QGIS¶
You can use QGIS directly against the EOCube.Ro platform — browse the STAC catalog and add OGC / tile layers (WMS, WMTS, XYZ, OGC API) that are protected by the ROCS Single Sign-On (SSO).
Authentication uses the same SSO as the rest of the platform: you sign in with your EOCube.Ro account in the browser, and QGIS attaches the resulting token to its requests. There is no static key and no client secret to manage — the downloadable configuration below describes a public OAuth2 client that uses PKCE.
What this is for
This configures authenticated access to the STAC catalog and other SSO-protected HTTP / OGC services. Authenticated access also reveals your private and group-restricted collections, which are hidden from anonymous users.
S3 object storage (/vsis3/) is not covered here — it uses temporary S3
credentials rather than OAuth2. See the Storage page.
Requirements¶
- QGIS ≥ 3.34 LTR (PKCE support).
- A QGIS master password must be set — QGIS stores authentication configurations in an encrypted database and will prompt you to create one the first time.
- To browse STAC on QGIS < 3.40, install the STAC API Browser plugin (Plugins → Manage and Install Plugins). QGIS 3.40 LTR and newer have native STAC support in the Data Source Manager.
1. Import the authentication configuration¶
Download the configuration profile:
Then, in QGIS:
- Open Settings → Options → Authentication**.
- Click Add (the green
+) and choose the OAuth2 authentication method. - Click Load and select the downloaded
EOCube-SSO.qgis-oauth2.json. - Confirm the imported values: Grant Flow = PKCE and Redirect port = 7070. (In QGIS, PKCE is its own grant flow for public clients — selecting it hides the client-secret field, which is what we want; do not pick Authorization Code, which would demand a secret.)
- Save.
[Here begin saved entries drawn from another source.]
**config.mk**
```make
export PLATFORM = sky130hd
export DESIGN_NAME = compare_result_tracker
export DESIGN_NICKNAME = d
export VERILOG_FILES = /design/src/rtl/compare_pkg.sv /design/src/rtl/sat_counter.sv /design/src/rtl/compare_result_tracker.sv
export SDC_FILE = /design/constraint.sdc
export NUM_CORES = 1
export LEC_CHECK = 0
export CORE_ASPECT_RATIO = 1.2
export CORE_MARGIN = 2
export CORE_UTILIZATION = 25
export CTS_CLUSTER_DIAMETER = 30
export DETAILED_ROUTE_END_ITERATION = 10
export GPL_TIMING_DRIVEN = 0
export PLACE_DENSITY = 0.42
export SKIP_LAST_GASP = 1
export SLEW_MARGIN = 20
export SYNTH_ARGS = -nofsm -noshare
export SYNTH_HDL_FRONTEND = slang
export SYNTH_SLANG_ARGS = --single-unit
export TNS_END_PERCENT = 20
```
**constraint.sdc**
```tcl
create_clock -name clk -period 3.15 [get_ports clk]
set_clock_uncertainty 0.05 [all_clocks]
set_input_delay 0.63 -clock clk [delete_from_list [all_inputs] [get_ports clk]]
set_output_delay 0.63 -clock clk [all_outputs]
set_load 0.01 [all_outputs]
```
**src/rtl/compare_pkg.sv**
```systemverilog
// Result encoding and flag decoding shared by the comparator
// result tracker and anything that reads its status.
package compare_pkg;

  typedef enum logic [1:0] {
    RES_UNKNOWN = 2'b00,
    RES_LESS    = 2'b01,
    RES_EQUAL   = 2'b10,
    RES_GREATER = 2'b11
  } res_t;

  typedef struct packed {
    logic legal;
    res_t code;
  } flag_map_t;

  function automatic flag_map_t map_flags(
    input logic eq,
    input logic lt,
    input logic gt
  );
    flag_map_t m;
    m.legal = 1'b1;
    m.code  = RES_UNKNOWN;
    case ({eq, lt, gt})
      3'b100:  m.code = RES_EQUAL;
      3'b010:  m.code = RES_LESS;
      3'b001:  m.code = RES_GREATER;
      default: m.legal = 1'b0;
    endcase
    return m;
  endfunction

endpackage

```
**src/rtl/sat_counter.sv**
```systemverilog
// Saturating up-counter with synchronous clear.
// Clear takes priority over increment.
module sat_counter #(
  parameter int W = 8
) (
  input  logic         clk,
  input  logic         rst,
  input  logic         clr,
  input  logic         inc,
  output logic [W-1:0] q
);

  always_ff @(posedge clk) begin
    if (rst || clr) begin
      q <= '0;
    end else if (inc && (q != {W{1'b1}})) begin
      q <= q + 1'b1;
    end
  end

endmodule

```
**src/rtl/compare_result_tracker.sv**
```systemverilog
// Debounces comparator flags into a committed result and
// counts commits per outcome.
module compare_result_tracker
  import compare_pkg::*;
#(
  parameter int STABLE_CYCLES = 3,
  parameter int CNT_W         = 8
) (
  input  logic             clk,
  input  logic             rst,
  input  logic             in_valid,
  input  logic             eq_in,
  input  logic             lt_in,
  input  logic             gt_in,
  input  logic             clr_cnt,
  output logic [1:0]       state_out,
  output logic             change_pulse,
  output logic             err_pulse,
  output logic [CNT_W-1:0] cnt_less,
  output logic [CNT_W-1:0] cnt_equal,
  output logic [CNT_W-1:0] cnt_greater
);

  localparam logic [3:0] STABLE = 4'(STABLE_CYCLES);

  res_t       state, state_nxt;
  res_t       cand, cand_nxt;
  logic [3:0] run, run_nxt;
  logic       change_nxt;
  logic       err_nxt;
  logic       commit;
  flag_map_t  smp;

  assign smp = map_flags(eq_in, lt_in, gt_in);

  always_comb begin
    state_nxt  = state;
    cand_nxt   = cand;
    run_nxt    = run;
    change_nxt = 1'b0;
    err_nxt    = 1'b0;
    commit     = 1'b0;
    if (in_valid) begin
      if (smp.legal) begin
        if (smp.code == cand) begin
          run_nxt = (run >= STABLE) ? STABLE : run + 4'd1;
        end else begin
          cand_nxt = smp.code;
          run_nxt  = 4'd1;
        end
        // cand is never UNKNOWN here, so a commit cannot reach UNKNOWN
        if (run_nxt == STABLE && cand_nxt != state) begin
          commit     = 1'b1;
          state_nxt  = cand_nxt;
          change_nxt = 1'b1;
        end
      end else begin
        err_nxt  = 1'b1;
        cand_nxt = RES_UNKNOWN;
        run_nxt  = 4'd0;
      end
    end
  end

  always_ff @(posedge clk) begin
    if (rst) begin
      state        <= RES_UNKNOWN;
      cand         <= RES_UNKNOWN;
      run          <= 4'd0;
      change_pulse <= 1'b0;
      err_pulse    <= 1'b0;
    end else begin
      state        <= state_nxt;
      cand         <= cand_nxt;
      run          <= run_nxt;
      change_pulse <= change_nxt;
      err_pulse    <= err_nxt;
    end
  end

  assign state_out = state;

  sat_counter #(.W(CNT_W)) u_cnt_less (
    .clk (clk),
    .rst (rst),
    .clr (clr_cnt),
    .inc (commit && state_nxt == RES_LESS),
    .q   (cnt_less)
  );

  sat_counter #(.W(CNT_W)) u_cnt_equal (
    .clk (clk),
    .rst (rst),
    .clr (clr_cnt),
    .inc (commit && state_nxt == RES_EQUAL),
    .q   (cnt_equal)
  );

  sat_counter #(.W(CNT_W)) u_cnt_greater (
    .clk (clk),
    .rst (rst),
    .clr (clr_cnt),
    .inc (commit && state_nxt == RES_GREATER),
    .q   (cnt_greater)
  );

endmodule

```
* Word level (Yosys, flattened, before mapping) *
Index checks and enable logic that the tools add are counted.

word-level totals
  register bits after elaboration = 34
  output and inout port bits = 28
  input bits = 7
  word-level logic and storage cells = 54

operators by class
  multiplexer cells = 18
  bitwise operators = 1
  add/sub/neg operators = 4
  equality and inequality tests = 12
  reductions and logical operators = 10
  $lt $le $gt $ge = 1

operators by type and width
  operator                                                                              number
  8-bit by 1-bit adder with 8-bit output (second input constant)                        3
  8-bit inequality test (second input constant)                                         3
  4-bit two-way mux                                                                     5
  2-bit two-way mux                                                                     7
  1-bit logical AND                                                                     7
  2-bit one-hot mux with 3 select lines                                                 1
  1-bit two-way mux                                                                     5
  4-bit by 1-bit adder with 4-bit output (second input constant)                        1
  2-bit == test (second input constant)                                                 2
  4-bit by 2-bit == test with 1-bit output (second input constant)                      1
  4-bit by 2-bit greater-or-equal comparator with 1-bit output (second input constant)  1
  3-bit by 1-bit == test with 1-bit output (second input constant)                      1
  3-bit by 2-bit == test with 1-bit output (second input constant)                      1
  3-bit == test (second input constant)                                                 1
  3-bit OR reduction                                                                    1
  2-bit by 1-bit == test with 1-bit output (second input constant)                      1
  2-bit == test                                                                         1
  2-bit inequality test                                                                 1
  2-bit OR reduction                                                                    1
  1-bit logical OR                                                                      1
  1-bit NOT                                                                             1

* Depth between registers and ports, before layout *
  depth in word-level cells = 14
  mapped depth = 8
  mapped depth without buffers = 6

* Modules after synthesis *
A second synthesis with hierarchy kept.

second synthesis, totals
  cells, all modules = 213
  area, all modules = 1913.1 µm²

by module, submodules not included
  module                  times used  cells an instance  area an instance (µm²)
  sat_counter             3           48                 421.7
  compare_result_tracker  1           69                 648.1

* Worst setup path before layout *
OpenSTA, ideal clock, no wires.

  path type = input to register
  start = input eq_in
  end = register u_cnt_greater.q[2]
  library setup time = 0.134 ns
  path buffers = 3
  setup slack = 0.658 ns
  data required time = 2.966 ns
  stages = 8
  data arrival time = 2.307 ns
  cells stage by stage = buf_6 -> or4_4 -> a31oi_2 -> o2111ai_2 -> buf_6 -> buf_2 -> o311ai_0 -> o31ai_1

on the way
  longest elaborated chain between the ends = 14
  elaborated cells on any way between the ends = 25

RTL lines
  element                                                                            RTL line                       RTL
  start: declaration                                                                 compare_result_tracker.sv:12   input logic eq_in,
  3-bit by 1-bit == test with 1-bit output, or another cell as far along             compare_pkg.sv:25              case ({eq, lt, gt})
  2-bit one-hot mux with 3 select lines                                              compare_pkg.sv:25
  2-bit == test                                                                      compare_result_tracker.sv:45   if (smp.code == cand) begin
  4-bit two-way mux or 2-bit two-way mux (tied branches)                             compare_result_tracker.sv:45
  4-bit two-way mux or 2-bit two-way mux (tied branches)                             compare_result_tracker.sv:44   if (smp.legal) begin
  4-bit two-way mux or 2-bit two-way mux (tied branches)                             compare_result_tracker.sv:43   if (in_valid) begin
  4-bit by 2-bit == test with 1-bit output or 2-bit inequality test (tied branches)  compare_result_tracker.sv:52   if (run_nxt == STABLE && cand_nxt != state) begin
  1-bit logical AND                                                                  compare_result_tracker.sv:52
  2-bit two-way mux                                                                  compare_result_tracker.sv:52
  2-bit two-way mux                                                                  compare_result_tracker.sv:44
  2-bit two-way mux                                                                  compare_result_tracker.sv:43
  2-bit == test                                                                      compare_result_tracker.sv:103  .inc (commit && state_nxt == RES_GREATER),
  1-bit logical AND *                                                                compare_result_tracker.sv:103
  1-bit logical AND *                                                                sat_counter.sv:16              end else if (inc && (q != {W{1'b1}})) begin
  end signal: assignment                                                             sat_counter.sv:17              q <= q + 1'b1;
  end: declaration                                                                   sat_counter.sv:10              output logic [W-1:0] q

Mark *: on every way between the ends. The rest lies on a longest branch, timed or not. The select of a mux whose other input is x is not followed.
A chain may end at the register's enable or synchronous reset.

* Worst setup path in the final report *
  start = input lt_in
  end = register u_cnt_greater.q[2]

on the way
  longest elaborated chain between the ends = 14
  elaborated cells on any way between the ends = 25

RTL lines
  element                                                                            RTL line                       RTL
  start: declaration                                                                 compare_result_tracker.sv:13   input logic lt_in,
  3-bit by 1-bit == test with 1-bit output, or another cell as far along             compare_pkg.sv:25
  2-bit one-hot mux with 3 select lines                                              compare_pkg.sv:25
  2-bit == test                                                                      compare_result_tracker.sv:45
  4-bit two-way mux or 2-bit two-way mux (tied branches)                             compare_result_tracker.sv:45
  4-bit two-way mux or 2-bit two-way mux (tied branches)                             compare_result_tracker.sv:44
  4-bit two-way mux or 2-bit two-way mux (tied branches)                             compare_result_tracker.sv:43
  4-bit by 2-bit == test with 1-bit output or 2-bit inequality test (tied branches)  compare_result_tracker.sv:52
  1-bit logical AND                                                                  compare_result_tracker.sv:52
  2-bit two-way mux                                                                  compare_result_tracker.sv:52
  2-bit two-way mux                                                                  compare_result_tracker.sv:44
  2-bit two-way mux                                                                  compare_result_tracker.sv:43
  2-bit == test                                                                      compare_result_tracker.sv:103
  1-bit logical AND *                                                                compare_result_tracker.sv:103
  1-bit logical AND *                                                                sat_counter.sv:16

Marks and branches as above.

==> results.md <==
- Int Pwr: 0.0007059 W
- Non-filler instance count after layout: 370
- Die Wd: 87.16 um
- Worst setup margin: 131.1 ps
- Filler cell count in the final layout: 861
- DR iter-0 viols: 47
- Via count: 1986
- Power Dens Cells: 358.4 nW/um^2
- RSZ-0062 raised after global routing: true
- Initial cell density of the core: 25.59%
- Post-Route WL: 6224 um
- Critical path required time: 3270 ps
- CTS Buf Count: 5
- WL per Instance: 16.82 um
- Syn nets: 245
- Rows: 36
- CTS Buffer Depth: 2
- Vias in the first global route: 1896
- CP max FO: 10
- Core Area: 8108 sq um
- Synth Instances: 234
- Share of cells above drive strength 1: 12.36%
- H-tree levels: 2
- Cell area after placement: 2524 sq um
- CP Launch Type: input port
- Mapped Area: 2074 sq um
- Most common library cell in the layout ignoring fill and taps: dfxtp_1
- Fin crit share: 95.84%
- Die Y: 103.8 um
- Buffers on Ports: 33
- DR DRC count: 0
- Dpl ws: -216.9 ps
- Most common flop cell mapped by yosys: dfxtp_1
- Max_cap viols: 0
- Final min period: 3019 ps
- Final HPWL DP: 4533 um
- Clock root buffer: clkbuf_8
- Worst min path class: reg2reg
- Status: finished clean
- Final design area excluding fillers: 2631 sq um
- GR Overflow Total: 0
- Final net count: 285
- Setup violators final: 0
- Hold Violations, Final: 0
- CP endpoint kind: flop
- Critical setup path kind: in2reg
- TritonRoute pass-1 iters: 4
- Vias per std cell: 5.368
- Number of flops mapped to enable cells by yosys: 0
- Setup tns final: 0 ps
- CTS hold repair buffers: 0
- Antenna-violating nets left: 0
- Mean Syn Cell Area: 8.865 sq um
- Switching power share of the total: 25.16%
- Synth async-reset ratio: 0%
- Synth warn: 0
- Worst-skew pair later-pin latency: 290 ps
- Reg clk slew, reported paths: 80 ps
- Peak supply drop: 0.0001875 V
- Most frequent cells in the layout: dfxtp_1 (34), clkdlybuf4s50_1 (33), nand2_1 (26)
- #FFs+latches synth: 34
- NetSw: 0.0002373 W
- Distinct cell type count after synthesis: 53
- Layout Utilization: 32.45%
- GRT Overall Usage: 14.10%
- Seq pwr share: 46.2%
- Clock sink total: 34
- Leak: 0.7934 nW
- Seq/Total Area, Yosys: 32.81%
- Critical Path AT: 3140 ps
- Inst Count DP: 362
- CTS tree: done
- Gate power share: 11.0%
- Max-slew headroom: 59.31%
- Largest net degree at the start of global routing: 11
- Slew @ Worst Pin: 610.3 ps
- Max Clk Rate: 0.3312 GHz
- Synth-to-Final Area Change: 26.84%
- ANT cells: 0
- First-pass GRT wire length: 10050 um
- Final Max Slew Viols: 0
- Number of top-level pins: 35
- Clock power frac: 42.9%
- Initial antenna violation count: 0
- GP Congestion: 0.8070
- Die ar.: 9045 sq um
[power by group through the flow]
stage | logic, W | registers (W) | clock network [W]
detailed placement | 0.000104 | 0.000446 | 0
global placement | 0.000104 | 0.000446 | 0
CTS | 0.000105 | 0.000435 | 0.000418
floorplan | 0.0000675 | 0.000445 | 0
global route | 0.000114 | 0.000436 | 0.000433
finish | 0.000103 | 0.000435 | 0.000404
[layout make-up]
type                       instances  area, sq um  share of cell area [%]
buffer                            19        105.1                   3.994
clock buffer                       7        76.32                   2.901
clock inverter                     1        30.03                   1.141
inverter                           2        7.507                  0.2853
multi-input combinational        179         1282                   48.74
sequential                        34        680.7                   25.87
tap                               95        118.9                   4.517
timing repair buffer              33        330.3                   12.55
[per-layer routing]
| layer | global-route usage, % | share of wire (%) | up-vias |
|---|---|---|---|
| met5 | 0 | 0 | - |
| met1 | 18.41 | 47 | 947 |
| li1 | - | - | 992 |
| met3 | 3.028 | 2.7 | 6 |
| met2 | 23.83 | 49 | 41 |
| met4 | 2.637 | 0.84 | 0 |
[sequential cells by signal (all words and copies together), names as in the netlist]
signal	count
u_cnt_equal.q	8
u_cnt_greater.q	8
u_cnt_less.q	8
run	4
cand	2
state_out	2
change_pulse	1
err_pulse	1
[synthesized netlist by cell type, types with 2 or more instances]
| cell type | count | area share, % |
|---|---|---|
| dfxtp_1 | 34 | 33 |
| buf_6 | 3 | 1.6 |
| clkbuf_1 | 9 | 1.6 |
| nand4b_1 | 3 | 1.3 |
| buf_2 | 5 | 1.2 |
| nand2b_1 | 3 | 0.90 |
| and4_1 | 3 | 1.3 |
| a21boi_0 | 3 | 1.1 |
| or4bb_1 | 2 | 1.1 |
| and3_1 | 2 | 0.60 |
| nor4_2 | 5 | 3.0 |
| inv_1 | 2 | 0.36 |
| and2_1 | 2 | 0.60 |
| nand3_1 | 11 | 2.7 |
| nor2_1 | 7 | 1.3 |
| or3b_2 | 3 | 1.3 |
| a41oi_1 | 2 | 0.84 |
| o31ai_1 | 9 | 3.3 |
| nor3_1 | 6 | 1.4 |
| nor3b_1 | 4 | 1.4 |
| mux2i_1 | 15 | 7.2 |
| xnor2_1 | 2 | 0.84 |
| o311ai_0 | 4 | 1.7 |
| a21oi_1 | 5 | 1.2 |
| a21boi_1 | 2 | 0.72 |
| nand4_1 | 9 | 2.7 |
| or3_1 | 15 | 4.5 |
| nand2_1 | 26 | 4.7 |
| ha_1 | 4 | 2.4 |
| nor4_1 | 4 | 1.2 |
| or4_1 | 6 | 2.2 |
| o21ai_0 | 3 | 0.72 |
[worst paths after layout]
| kind | to | start | slack, ps | depth (start not counted) |
|---|---|---|---|---|
| max | u_cnt_greater.q[2] | lt_in | 130 | 8 |
| min | run[2] | run[2] | 430 | 1 |
| max reg2reg | u_cnt_equal.q[1] | run[0] | 620 | 7 |
| min reg2reg | run[2] | run[2] | 430 | 1 |
[through the flow]
stage                     hold WS [ps]  total power (W)
after floorplan                  403.5        0.0005128
after global placement           416.7        0.0005499
after detailed placement         420.1        0.0005497
after CTS                        431.5        0.0009580
after global routing             436.2        0.0009825
final                            426.8        0.0009432
[cells by family (layout without fill, tap and decap cells)]
kind of cell / Yosys count / in the layout / share of synthesized area [%]
buffers and inverters: 21 / 62 / 5.368
and+or+nand+nor: 117 / 117 / 34.80
xor gates and xnor gates: 2 / 2 / 0.8445
AOI/OAI and AO/OA: 41 / 41 / 16.53
DFF: 34 / 34 / 32.81
adders and majority gates: 4 / 4 / 2.413
muxes: 15 / 15 / 7.237
[repair_timing]
| action | in CTS | in global routing |
|---|---|---|
| resized for setup | 0 | 2 |
| setup endpoints to repair | 0 | 4 |
| setup buffers | 0 | 0 |
| endpoints found under the hold margin | 0 | 0 |
[worst max-delay path, cell delays in order]
cell and delay, ps:
clkdlybuf4s50_1 520, or3b_1 470, a221oi_2 390, o2111ai_2 250, buf_6 220, buf_2 190
o311ai_0 340, o31ai_1 120
Power figures use the tool's default switching activity.
==> variant 1: new RTL, config.mk and constraints unchanged <==
Change the parameter `CNT_W` from 8 to 6.
--- a/src/rtl/compare_result_tracker.sv
+++ b/src/rtl/compare_result_tracker.sv
@@ -5,5 +5,5 @@
 #(
   parameter int STABLE_CYCLES = 3,
-  parameter int CNT_W         = 8
+  parameter int CNT_W         = 6
 ) (
   input  logic             clk,
Ports: changed (resized cnt_equal, cnt_greater and cnt_less); port bits go from 35 to 29. The function was not compared with the original's and may differ.
==> variant 1 against the original RTL <==
Register-to-register slack gained 40 ps; sequential cell count shrank 6; power is 33% lower; wire length down 33%; combinational power shrank 21%; area after synthesis fell by 22%; critical path depth unchanged; setup slack gained 40 ps; cell area down 23%; clock power shrank 52%; highest routed layer unchanged.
A new authentication configuration named EOCube.Ro SSO appears in the list.
Redirect port
QGIS captures the sign-in redirect on a local port (default 7070). This
port is pre-registered for the platform. If you change it in QGIS, sign-in
will fail until the new port is registered — keep the default 7070.
The first time the configuration is used, QGIS opens a browser window for the ROCS Single Sign-On. Sign in with your EOCube.Ro account; QGIS captures the token automatically.
2. Browse the STAC catalog¶
| STAC endpoint | https://stac.eocube.ro |
| Authentication | ROCS Single Sign-On (the EOCube.Ro SSO config above) |
- QGIS ≥ 3.40 LTR: Data Source Manager → STAC → New connection.
- QGIS < 3.40 (STAC API Browser plugin): add a new connection in the plugin.
Set the connection URL to https://stac.eocube.ro and select the EOCube.Ro
SSO authentication configuration. After signing in you will also see your
own and your groups' collections, not only the public ones.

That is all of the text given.